GPT-4V(ision) is a Generalist Web Agent, if Grounded
Authors: Boyuan Zheng, Boyu Gou, Jihyung Kil, Huan Sun, Yu Su
ICML 2024 | Conference PDF | Archive PDF | Plain Text | LLM Run Details
| Reproducibility Variable | Result | LLM Response |
|---|---|---|
| Research Type | Experimental | We evaluate on the recent MIND2WEB benchmark. In addition to standard offline evaluation on cached websites, we enable a new online evaluation setting by developing a tool that allows running web agents on live websites. |
| Researcher Affiliation | Academia | Boyuan Zheng 1 Boyu Gou 1 Jihyung Kil 1 Huan Sun 1 Yu Su 1 1The Ohio State University, Columbus, OH. |
| Pseudocode | No | Not found. The paper includes structured prompts in Appendix D (e.g., Table 6), but these are not labeled as 'Pseudocode' or 'Algorithm' blocks. |
| Open Source Code | Yes | All code, data, and evaluation tools are available at https://github.com/ OSU-NLP-Group/SeeAct. |
| Open Datasets | Yes | We evaluate our methods on MIND2WEB (Deng et al., 2023)... This cleaned version of the dataset is called Multimodal Mind2Web, with the statistics in Table 1.2 The dataset is released at https://huggingface.co/ datasets/osunlp/Multimodal-Mind2Web. |
| Dataset Splits | No | Not found.

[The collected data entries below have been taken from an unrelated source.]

--- config.mk ---
export PLATFORM = sky130hd
export DESIGN_NAME = json_string_escaper_utf8_check_unit
export DESIGN_NICKNAME = d
export VERILOG_FILES = /design/src/sv/jseu_pkg.sv /design/src/sv/jseu_front.sv /design/src/sv/jseu_queue.sv /design/src/sv/jseu_back.sv /design/src/sv/json_string_escaper_utf8_check_unit.sv
export VERILOG_INCLUDE_DIRS = /design/src /design/src/sv
export SDC_FILE = /design/constraint.sdc
export NUM_CORES = 1
export LEC_CHECK = 0
export BUFFER_PORTS_ARGS = -buffer_cell sky130_fd_sc_hd__buf_2
export CAP_MARGIN = 20
export CORE_UTILIZATION = 50
export CTS_CLUSTER_DIAMETER = 80
export DETAILED_ROUTE_END_ITERATION = 8
export HOLD_SLACK_MARGIN = 0.15
export PLACE_DENSITY = 0.67
export SYNTH_ARGS = -nofsm -noshare
export SYNTH_HDL_FRONTEND = slang
export SYNTH_HIERARCHICAL = 1
export SYNTH_SLANG_ARGS = --single-unit
--- constraint.sdc ---
create_clock -name clk -period 19.7 [get_ports clk]
set_input_delay 0.985 -clock clk [delete_from_list [all_inputs] [get_ports clk]]
set_output_delay 0.985 -clock clk [all_outputs]
set_load 0.02 [all_outputs]
--- src/sv/json_string_escaper_utf8_check_unit_macros.svh ---
// Assertion macros shared by the escaper RTL.
`ifndef JSON_STRING_ESCAPER_UTF8_CHECK_UNIT_MACROS_SVH
`define JSON_STRING_ESCAPER_UTF8_CHECK_UNIT_MACROS_SVH

// Check a property on every rising clock edge outside reset.
`define JSEU_ASSERT(label, clk, rst_n, prop, msg) \
	label: assert property (@(posedge clk) disable iff (!rst_n) prop) else $error(msg);

// Check a property on every rising clock edge, reset included.
`define JSEU_ASSERT_ALWAYS(label, clk, prop, msg) \
	label: assert property (@(posedge clk) prop) else $error(msg);

`endif

--- src/sv/jseu_pkg.sv ---
// Shared types, constants and helper functions of the JSON string escaper.
`default_nettype none
package jseu_pkg;
	localparam int MAX_RESULTS = 8;
	localparam int CNT_W = $clog2(MAX_RESULTS);
	localparam int JOB_QUEUE_DEPTH = 2;

	localparam logic [7:0] CH_QUOTE = 8'h22;
	localparam logic [7:0] CH_BSLASH = 8'h5C;
	localparam logic [7:0] CH_U = 8'h75;
	localparam logic [7:0] CH_ZERO = 8'h30;
	localparam logic [7:0] CH_NONE = 8'h00;
	localparam logic [7:0] CTRL_LIMIT = 8'd32;

	typedef struct packed {
		logic [MAX_RESULTS-1:0][7:0] data;
		logic [CNT_W-1:0] last_idx;
		logic bad;
		logic done;
	} job_t;

	function automatic logic [7:0] esc_char(input logic [7:0] c);
		logic [7:0] e;
		unique case (c)
			8'h5C: e = CH_BSLASH;
			8'h22: e = CH_QUOTE;
			8'h08: e = 8'h62;
			8'h09: e = 8'h74;
			8'h0A: e = 8'h6E;
			8'h0C: e = 8'h66;
			8'h0D: e = 8'h72;
			default: e = CH_NONE;
		endcase
		return e;
	endfunction

	function automatic logic [7:0] hex_digit(input logic [3:0] n);
		logic [7:0] d;
		if (n < 4'd10) begin
			d = CH_ZERO + {4'b0, n};
		end else begin
			d = 8'h57 + {4'b0, n};
		end
		return d;
	endfunction
endpackage
`default_nettype wire

--- src/sv/jseu_front.sv ---
// Front end: accepts input words, decodes UTF-8 and builds at most one output job per word.
`default_nettype none
`include "json_string_escaper_utf8_check_unit_macros.svh"
module jseu_front
	import jseu_pkg::*;
(
	input  wire logic       clk,
	input  wire logic       arst_n,
	input  wire logic       s_tvalid,
	output logic            s_tready,
	input  wire logic [7:0] in_byte,
	input  wire logic       has_byte,
	input  wire logic       start_of_string,
	input  wire logic       end_of_string,
	input  wire logic       q_ready,
	output logic            q_push,
	output job_t            q_job
);
	localparam int HeldDepth = 3;

	logic inside_q;
	logic drop_q;
	logic [1:0] need_q;
	logic [1:0] len_q;
	logic [7:0] held_q [HeldDepth];

	logic v_inside;
	logic v_drop;
	logic [1:0] v_need;
	logic [1:0] v_len;
	logic [7:0] v_held [HeldDepth];
	logic [CNT_W:0] v_n;
	job_t v_job;
	logic [2:0] total;
	logic [2:0] pos3;
	logic [1:0] pos;
	logic [7:0] lo;
	logic [7:0] hi;
	logic [7:0] esc;
	logic accept;

	assign s_tready = q_ready;
	assign accept = s_tvalid && q_ready;

	always_comb begin
		v_inside = inside_q;
		v_drop = drop_q;
		v_need = need_q;
		v_len = len_q;
		v_held = held_q;
		v_n = '0;
		v_job = '0;
		total = 3'd0;
		pos3 = 3'd0;
		pos = 2'd0;
		lo = 8'h80;
		hi = 8'hBF;
		esc = esc_char(in_byte);
		if (start_of_string) begin
			v_inside = 1'b1;
			v_drop = 1'b0;
			v_need = 2'd0;
			v_len = 2'd0;
			v_job.data[v_n[CNT_W-1:0]] = CH_QUOTE;
			v_n = v_n + 1'b1;
		end
		if (v_inside) begin
			if (has_byte && !v_drop) begin
				if (v_need == 2'd0) begin
					if (in_byte < 8'h80) begin
						if (esc != CH_NONE) begin
							v_job.data[v_n[CNT_W-1:0]] = CH_BSLASH;
							v_n = v_n + 1'b1;
							v_job.data[v_n[CNT_W-1:0]] = esc;
							v_n = v_n + 1'b1;
						end else if (in_byte < CTRL_LIMIT) begin
							v_job.data[v_n[CNT_W-1:0]] = CH_BSLASH;
							v_n = v_n + 1'b1;
							v_job.data[v_n[CNT_W-1:0]] = CH_U;
							v_n = v_n + 1'b1;
							v_job.data[v_n[CNT_W-1:0]] = CH_ZERO;
							v_n = v_n + 1'b1;
							v_job.data[v_n[CNT_W-1:0]] = CH_ZERO;
							v_n = v_n + 1'b1;
							v_job.data[v_n[CNT_W-1:0]] = hex_digit(in_byte[7:4]);
							v_n = v_n + 1'b1;
							v_job.data[v_n[CNT_W-1:0]] = hex_digit(in_byte[3:0]);
							v_n = v_n + 1'b1;
						end else begin
							v_job.data[v_n[CNT_W-1:0]] = in_byte;
							v_n = v_n + 1'b1;
						end
					end else if (in_byte >= 8'hC2 && in_byte <= 8'hDF) begin
						v_len = 2'd2;
						v_need = 2'd1;
						v_held[0] = in_byte;
					end else if (in_byte >= 8'hE0 && in_byte <= 8'hEF) begin
						v_len = 2'd3;
						v_need = 2'd2;
						v_held[0] = in_byte;
					end else if (in_byte >= 8'hF0 && in_byte <= 8'hF4) begin
						v_len = 2'd0;
						v_need = 2'd3;
						v_held[0] = in_byte;
					end else begin
						v_drop = 1'b1;
						v_need = 2'd0;
						v_len = 2'd0;
						v_job.data[v_n[CNT_W-1:0]] = CH_NONE;
						v_job.bad = 1'b1;
						v_job.done = 1'b1;
						v_n = v_n + 1'b1;
					end
				end else begin
					total = (v_len == 2'd0) ? 3'd4 : {1'b0, v_len};
					pos3 = total - {1'b0, v_need};
					pos = pos3[1:0];
					if (pos == 2'd1) begin
						priority if (v_held[0] == 8'hE0) begin
							lo = 8'hA0;
						end else if (v_held[0] == 8'hED) begin
							hi = 8'h9F;
						end else if (v_held[0] == 8'hF0) begin
							lo = 8'h90;
						end else if (v_held[0] == 8'hF4) begin
							hi = 8'h8F;
						end else begin
							lo = 8'h80;
						end
					end
					if (in_byte < lo || in_byte > hi) begin
						v_drop = 1'b1;
						v_need = 2'd0;
						v_len = 2'd0;
						v_job.data[v_n[CNT_W-1:0]] = CH_NONE;
						v_job.bad = 1'b1;
						v_job.done = 1'b1;
						v_n = v_n + 1'b1;
					end else begin
						if (pos != 2'd3) begin
							v_held[pos] = in_byte;
						end
						v_need = v_need - 2'd1;
						if (v_need == 2'd0) begin
							for (int i = 0; i < HeldDepth; i++) begin
								if (2'(i) < pos) begin
									v_job.data[v_n[CNT_W-1:0]] = v_held[i];
									v_n = v_n + 1'b1;
								end
							end
							v_job.data[v_n[CNT_W-1:0]] = in_byte;
							v_n = v_n + 1'b1;
							v_len = 2'd0;
						end
					end
				end
			end
			if (end_of_string) begin
				if (!v_drop) begin
					if (v_need != 2'd0) begin
						v_job.data[v_n[CNT_W-1:0]] = CH_NONE;
						v_job.bad = 1'b1;
					end else begin
						v_job.data[v_n[CNT_W-1:0]] = CH_QUOTE;
					end
					v_job.done = 1'b1;
					v_n = v_n + 1'b1;
				end
				v_inside = 1'b0;
				v_drop = 1'b0;
				v_need = 2'd0;
				v_len = 2'd0;
			end
		end
		v_job.last_idx = CNT_W'(v_n - 1'b1);
	end

	assign q_push = accept && (v_n != '0);
	assign q_job = v_job;

	always_ff @(posedge clk or negedge arst_n) begin
		if (!arst_n) begin
			inside_q <= 1'b0;
			drop_q <= 1'b0;
			need_q <= 2'd0;
			len_q <= 2'd0;
		end else if (accept) begin
			inside_q <= v_inside;
			drop_q <= v_drop;
			need_q <= v_need;
			len_q <= v_len;
		end
	end

	always_ff @(posedge clk) begin
		if (accept) begin
			held_q <= v_held;
		end
	end

	`JSEU_ASSERT(a_need_inside, clk, arst_n, need_q != '0 |-> inside_q && !drop_q, "front: stray char")
	`JSEU_ASSERT(a_drop_inside, clk, arst_n, drop_q |-> inside_q, "front: drop outside string")
	`JSEU_ASSERT(a_start_pushes, clk, arst_n, accept && start_of_string |-> q_push, "front: no start job")
endmodule
`default_nettype wire

--- src/sv/jseu_queue.sv ---
// Short job queue between the front end and the back end.
`default_nettype none
`include "json_string_escaper_utf8_check_unit_macros.svh"
module jseu_queue
	import jseu_pkg::*;
#(
	parameter int Depth = JOB_QUEUE_DEPTH
) (
	input  wire logic clk,
	input  wire logic arst_n,
	input  wire logic in_push,
	input  wire job_t in_job,
	output logic      in_ready,
	output logic      out_valid,
	output job_t      out_job,
	input  wire logic out_pop
);
	localparam int PtrW = $clog2(Depth);
	localparam int CntW = $clog2(Depth + 1);

	job_t mem_q [Depth];
	logic [PtrW-1:0] wr_ptr_q;
	logic [PtrW-1:0] rd_ptr_q;
	logic [CntW-1:0] count_q;

	assign in_ready = count_q != CntW'(Depth);
	assign out_valid = count_q != '0;
	assign out_job = mem_q[rd_ptr_q];

	always_ff @(posedge clk) begin
		if (in_push) begin
			mem_q[wr_ptr_q] <= in_job;
		end
	end

	always_ff @(posedge clk or negedge arst_n) begin
		if (!arst_n) begin
			wr_ptr_q <= '0;
			rd_ptr_q <= '0;
			count_q <= '0;
		end else begin
			if (in_push) begin
				wr_ptr_q <= (wr_ptr_q == PtrW'(Depth - 1)) ? '0 : wr_ptr_q + 1'b1;
			end
			if (out_pop) begin
				rd_ptr_q <= (rd_ptr_q == PtrW'(Depth - 1)) ? '0 : rd_ptr_q + 1'b1;
			end
			if (in_push && !out_pop) begin
				count_q <= count_q + 1'b1;
			end else if (out_pop && !in_push) begin
				count_q <= count_q - 1'b1;
			end
		end
	end

	`JSEU_ASSERT(a_count_bound, clk, arst_n, count_q <= CntW'(Depth), "queue: count above depth")
	`JSEU_ASSERT(a_push_ready, clk, arst_n, in_push |-> in_ready, "queue: push while full")
	`JSEU_ASSERT(a_pop_valid, clk, arst_n, out_pop |-> out_valid, "queue: pop while empty")
	`JSEU_ASSERT(a_count_up, clk, arst_n, in_push && !out_pop |=> count_q == $past(count_q) + 1'b1, "queue: count did not advance on push")
endmodule
`default_nettype wire

--- src/sv/jseu_back.sv ---
// Back end: serializes the head job of the queue one output word per cycle while m_tready is high.
`default_nettype none
module jseu_back
	import jseu_pkg::*;
(
	input  wire logic  clk,
	input  wire logic  arst_n,
	input  wire logic  q_valid,
	input  wire job_t  q_job,
	output logic       q_pop,
	output logic       m_tvalid,
	input  wire logic  m_tready,
	output logic [15:0] m_tdata,
	output logic       m_tuser,
	output logic       m_tlast
);
	logic [CNT_W-1:0] idx_q;
	logic last_word;
	logic fire;

	assign last_word = idx_q == q_job.last_idx;
	assign fire = m_tvalid && m_tready;
	assign q_pop = fire && last_word;

	assign m_tvalid = q_valid;
	assign m_tdata = {7'b0, last_word, q_job.data[idx_q]};
	assign m_tuser = last_word && q_job.bad;
	assign m_tlast = last_word && q_job.done;

	always_ff @(posedge clk or negedge arst_n) begin
		if (!arst_n) begin
			idx_q <= '0;
		end else if (q_pop) begin
			idx_q <= '0;
		end else if (fire) begin
			idx_q <= idx_q + 1'b1;
		end
	end
endmodule
`default_nettype wire

--- src/sv/json_string_escaper_utf8_check_unit.sv ---
// The job of an accepted input word is registered in the job queue, whose head job the back end offers as output.
// Throughput: one input word per cycle while each makes one output word and m_tready is high; a word that makes
// k output words (at most 8) holds the back end until all k are taken, set by the one-word output port.
// The job queue of QueueDepth entries lets the front end keep accepting meanwhile.
// Reset: arst_n asynchronously clears decoder state, queue and output position.
`default_nettype none
module json_string_escaper_utf8_check_unit
	import jseu_pkg::*;
#(
	parameter int QueueDepth = JOB_QUEUE_DEPTH
) (
	input  wire logic        clk,
	input  wire logic        arst_n,
	input  wire logic        s_tvalid,
	output logic             s_tready,
	input  wire logic [7:0]  s_tdata,  // [7:0] in_byte
	input  wire logic [1:0]  s_tuser,  // [0] has_byte, [1] start_of_string
	input  wire logic        s_tlast,  // end_of_string
	output logic             m_tvalid,
	input  wire logic        m_tready,
	output logic [15:0]      m_tdata,  // [7:0] out_byte, [8] run_last, [15:9] zero
	output logic             m_tuser,  // bad_utf8
	output logic             m_tlast   // string_done
);
	logic q_ready;
	logic q_push;
	job_t q_in_job;
	logic q_valid;
	job_t q_out_job;
	logic q_pop;

	jseu_front u_front (
		.clk(clk),
		.arst_n(arst_n),
		.s_tvalid(s_tvalid),
		.s_tready(s_tready),
		.in_byte(s_tdata),
		.has_byte(s_tuser[0]),
		.start_of_string(s_tuser[1]),
		.end_of_string(s_tlast),
		.q_ready(q_ready),
		.q_push(q_push),
		.q_job(q_in_job)
	);

	jseu_queue #(
		.Depth(QueueDepth)
	) u_queue (
		.clk(clk),
		.arst_n(arst_n),
		.in_push(q_push),
		.in_job(q_in_job),
		.in_ready(q_ready),
		.out_valid(q_valid),
		.out_job(q_out_job),
		.out_pop(q_pop)
	);

	jseu_back u_back (
		.clk(clk),
		.arst_n(arst_n),
		.q_valid(q_valid),
		.q_job(q_out_job),
		.q_pop(q_pop),
		.m_tvalid(m_tvalid),
		.m_tready(m_tready),
		.m_tdata(m_tdata),
		.m_tuser(m_tuser),
		.m_tlast(m_tlast)
	);
endmodule
`default_nettype wire
==> flow_metrics.env <==
export IMPL_status="completed"
export IMPL_start_kind="primary input"
export IMPL_final_core_util_pct=54.5
export IMPL_layout_drive_gt1_share_pct=20.9
export IMPL_post_place_ws_ns=10.20
export IMPL_ant_nets=0
export IMPL_hold_buffers=0
export IMPL_syn_cell_area_sq_um=11700
export IMPL_fp_row_count=55
export IMPL_drtIter0Drc=1164
export IMPL_crit_fanout=69
export IMPL_max_freq_mhz=109
export IMPL_fill_cells=1974
export IMPL_wl_um=31900
export IMPL_synth_area_per_cell_sq_um=11.8
export IMPL_clockBufferDepth=2
export IMPL_grt_pass1_vias=7978
export IMPL_syn2layout_area_growth_pct=5.96
export IMPL_crit_required_ns=19.75
export IMPL_synth_async_reset_ratio_pct=7.43
export IMPL_yosysWarnings=6
export IMPL_synth_area_leaders="edfxtp_1 (41%), mux2_4 (9.7%), ha_1 (2.9%)"
export IMPL_max_cap_viol_count=0
export IMPL_crit_type="primary input to flip-flop"
export IMPL_relSlewSlack_pct=25.9
export IMPL_yosysSeqAreaShare_pct=44.2
export IMPL_wl_per_cell_um=24.4
export IMPL_h_tree_depth=4
export IMPL_post_cts_setup_buffers=0
export IMPL_clock_skew_ns=0.0128
export IMPL_synth_cells=993
export IMPL_port_buffers=27
export IMPL_ys_flop_type="edfxtp_1"
export IMPL_wl_met2_um=14100
export IMPL_fp_dieArea_sq_um=24100
export IMPL_path_clk_slew_ns=0.07
export IMPL_hold_viol=0
export IMPL_highest_layer="met4"
export IMPL_viasPerCell=6.63
export IMPL_hold_path_class="primary input to asynchronous set/reset pin"
export IMPL_multi_input_area_sq_um=5890
export IMPL_antenna_found_initial=1
export IMPL_cts_inserted_buffers=17
export IMPL_grt_start_max_net_pins=70
export IMPL_die_w_um=155
export IMPL_layout_cells_non_filler=1307
export IMPL_core_sq_um=22800
export IMPL_slew_viol_final=0
export IMPL_hpwl_um=22700
export IMPL_synth_top_area_share_pct=41.4
export IMPL_r2r_start="u_front/need_q[0]$_DFFE_PN0P_"
export IMPL_r2r_cells=18
export IMPL_drc=0
export IMPL_routabilityCongestion=0.985
export IMPL_fin_crit_ns=9.20
export IMPL_ys_types=105
export IMPL_cts_tree="built"
export IMPL_arrival_ns=9.24
export IMPL_cp_end_kind="flip-flop"
export IMPL_setup_viol=0
export IMPL_yosysTopAreaCell="edfxtp_1"
export IMPL_clk_root_buffer_cell="clkbuf_16"
export IMPL_boundaryPins=35
export IMPL_dp_cells=1273
export IMPL_diodes=0
export IMPL_cts_resized=0
export IMPL_final_nets=1024
export IMPL_setup_ws_ns=10.50
export IMPL_synth_seq_cells=175
export IMPL_grt_pass1_wl_um=48800
export IMPL_reg2reg_slack_ns=12.44
export IMPL_clock_sinks=175
export IMPL_die_y_um=155
export IMPL_synth_edff_count=162
export IMPL_powerDensity_nw_per_um2=109
export IMPL_synth_commonest_cells="edfxtp_1 (162), mux2_4 (76), nor2_1 (72)"
export IMPL_wl_met1_um=14000
export IMPL_ff_latch_area_sq_um=5190
export IMPL_ir_worst_vdd_mv=0.0642
export IMPL_grt_usage_pct=27.1
export IMPL_holdWs_ns=0.431
export IMPL_finalSetupTns_ns=0
export IMPL_dr_pass1_iters=5
export IMPL_yosysMostFrequentCell="edfxtp_1"
export IMPL_leakagePower_nw=4.53
export IMPL_grt_setup_unrepaired="no"
export IMPL_initial_core_util_pct=51.4
export IMPL_grt_ovfl_total=0
export IMPL_wl_met3_um=2620
export IMPL_timing_final_crit_share_pct=46.7
export IMPL_tightest_slew_ns=1.11
export IMPL_num_vias=8664
export IMPL_rr_endpoint="u_queue/mem_q[0][36]$_DFFE_PP_"
export IMPL_clkLatencyLatePin_ns=0.43
-- where the power goes --
| part | switching (mW) | leakage (nW) | total, mW | internal [mW] |
|---|---|---|---|---|
| Sequential | 0.0537 | 1.67 | 0.534 | 0.480 |
| Combinational | 0.255 | 2.58 | 0.497 | 0.243 |
| Clock | 0.157 | 0.280 | 0.325 | 0.168 |
| Total | 0.465 | 4.53 | 1.36 | 0.891 |
-- final cells by class --
class                   count  share of cell area (%)
clock inverters            15                    1.17
clock buffers              17                    3.42
flip-flops and latches    175                    41.7
well taps                 313                    3.15
repair buffers             40                    1.85
multi-input cells         703                    47.3
inverters                  44                    1.33
-- state kept, by name (all words and copies together) (netlist names) --
| signal | count |
|---|---|
| u_queue/wr_ptr_q | 1 |
| u_front/drop_q | 1 |
| u_queue/mem_q | 138 |
| u_front/need_q | 2 |
| u_queue/count_q | 2 |
| u_front/len_q | 2 |
| u_front/held_q | 24 |
| u_queue/rd_ptr_q | 1 |
| u_front/inside_q | 1 |
| u_back/idx_q | 3 |
-- layer usage --
layer  global-route usage [%]  vias to the layer above
met5                        0                        -
met4                     10.6                        0
li1                         -                     3842
met3                     4.96                       80
met1                     38.5                     4288
met2                     41.3                      454
-- placed cells by master (no fill, tap or decap), drive strengths merged, types with 10 or more instances in the layout --
cell      n
mux4     16
xor2     10
nor2     73
o22ai    10
a22o     26
edfxtp  162
mux2i    25
a22oi    24
nand2    59
nand3    22
ha       27
o21ai    58
a21oi    33
dfrtp    13
inv      50
o221ai   17
mux2     81
a211oi   12
buf      40
clkbuf   17
nor3     14
a31oi    13
-- worst max-delay path: stages --
cell      delay (ns)
buf_2           0.67
clkinv_1        0.88
nand2_1         0.33
inv_1           0.12
ha_1            0.27
or3_1           0.51
nand3_1         0.45
nor2_1          0.17
and3_1          0.20
ha_1            0.29
a21oi_1         0.16
a31oi_1         0.06
nor4_2          0.57
nand4_1         0.99
a221oi_4        0.71
nand3_4         0.15
a311o_1         0.41
a41oi_2         0.30
nor2b_4         0.19
buf_4           0.69
-- cell families after synthesis --
kind of cell | after synthesis | synth area share [%]
AOI/OAI and AO/OA | 279 | 18.1
buffers and inverters | 121 | 5.98
other | 1 | 0.0319
muxes | 122 | 15.7
and+or+nand+nor | 250 | 11.6
xor gates and xnor gates | 17 | 1.33
DFF | 175 | 44.2
adders and majority gates | 28 | 3.05
-- how the worst max path moves through the flow --
stage	start	endpoint	slack [ns]	cells past startpoint
after global routing	s_tuser[1]	u_queue/mem_q[1][64]$_DFFE_PP_	9.90	29
after detailed placement	s_tuser[1]	u_queue/mem_q[1][32]$_DFFE_PP_	10.20	29
after CTS	s_tuser[1]	u_queue/mem_q[1][56]$_DFFE_PP_	10.64	29
final	s_tuser[1]	u_queue/mem_q[0][36]$_DFFE_PP_	10.50	20
after floorplan	s_tuser[1]	u_queue/mem_q[0][0]$_DFFE_PP_	10.12	29
after global placement	s_tuser[1]	u_queue/mem_q[0][32]$_DFFE_PP_	10.33	29
-- stage by stage --
| stage | cell area (sq um) | power [mW] |
|---|---|---|
| 4_1_cts | 12400 | 1.36 |
| 6_report | 12400 | 1.36 |
| 5_1_grt | 12400 | 1.42 |
| 3_5_place_dp | 11900 | 1.04 |
| 2_1_floorplan | 11800 | 0.966 |
| 3_3_place_gp | 11900 | 1.03 |
Note: power is estimated with default switching activity, not from simulation.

Table 1 provides 'Train', 'Cross-Domain', 'Cross-Task', and 'Cross-Website' splits, but no explicit 'validation' split is mentioned. |
| Hardware Specification | No | Not found. The paper discusses various models and software tools used, but does not provide specific hardware details (e.g., GPU/CPU models, memory) for running the experiments. |
| Software Dependencies | No | Not found. The paper mentions various software components like Playwright, DeBERTa-base, BLIP-2, FLAN-T5, and the Supervision library, but generally lacks specific version numbers for these components, except for GPT model names (e.g., 'GPT-3.5-turbo-0613'). |
| Experiment Setup | Yes | We adopt the evaluation metrics utilized in MIND2WEB. Element Accuracy (Ele. Acc) compares the predicted element with the ground-truth elements. Operation F1 (Op. F1) calculates the token-level F1 score for the predicted operation comprised of action and input value. Step Success Rate (Step SR) measures the success of each action step. ... In grounding via image annotation and textual choices, we first employ the De BERTa-base cross-encoder from Mind Act (Deng et al., 2023) to rank the top 50 elements for better comparison with its text-only counterparts. Then, we cluster elements into groups of 17 options for inference. |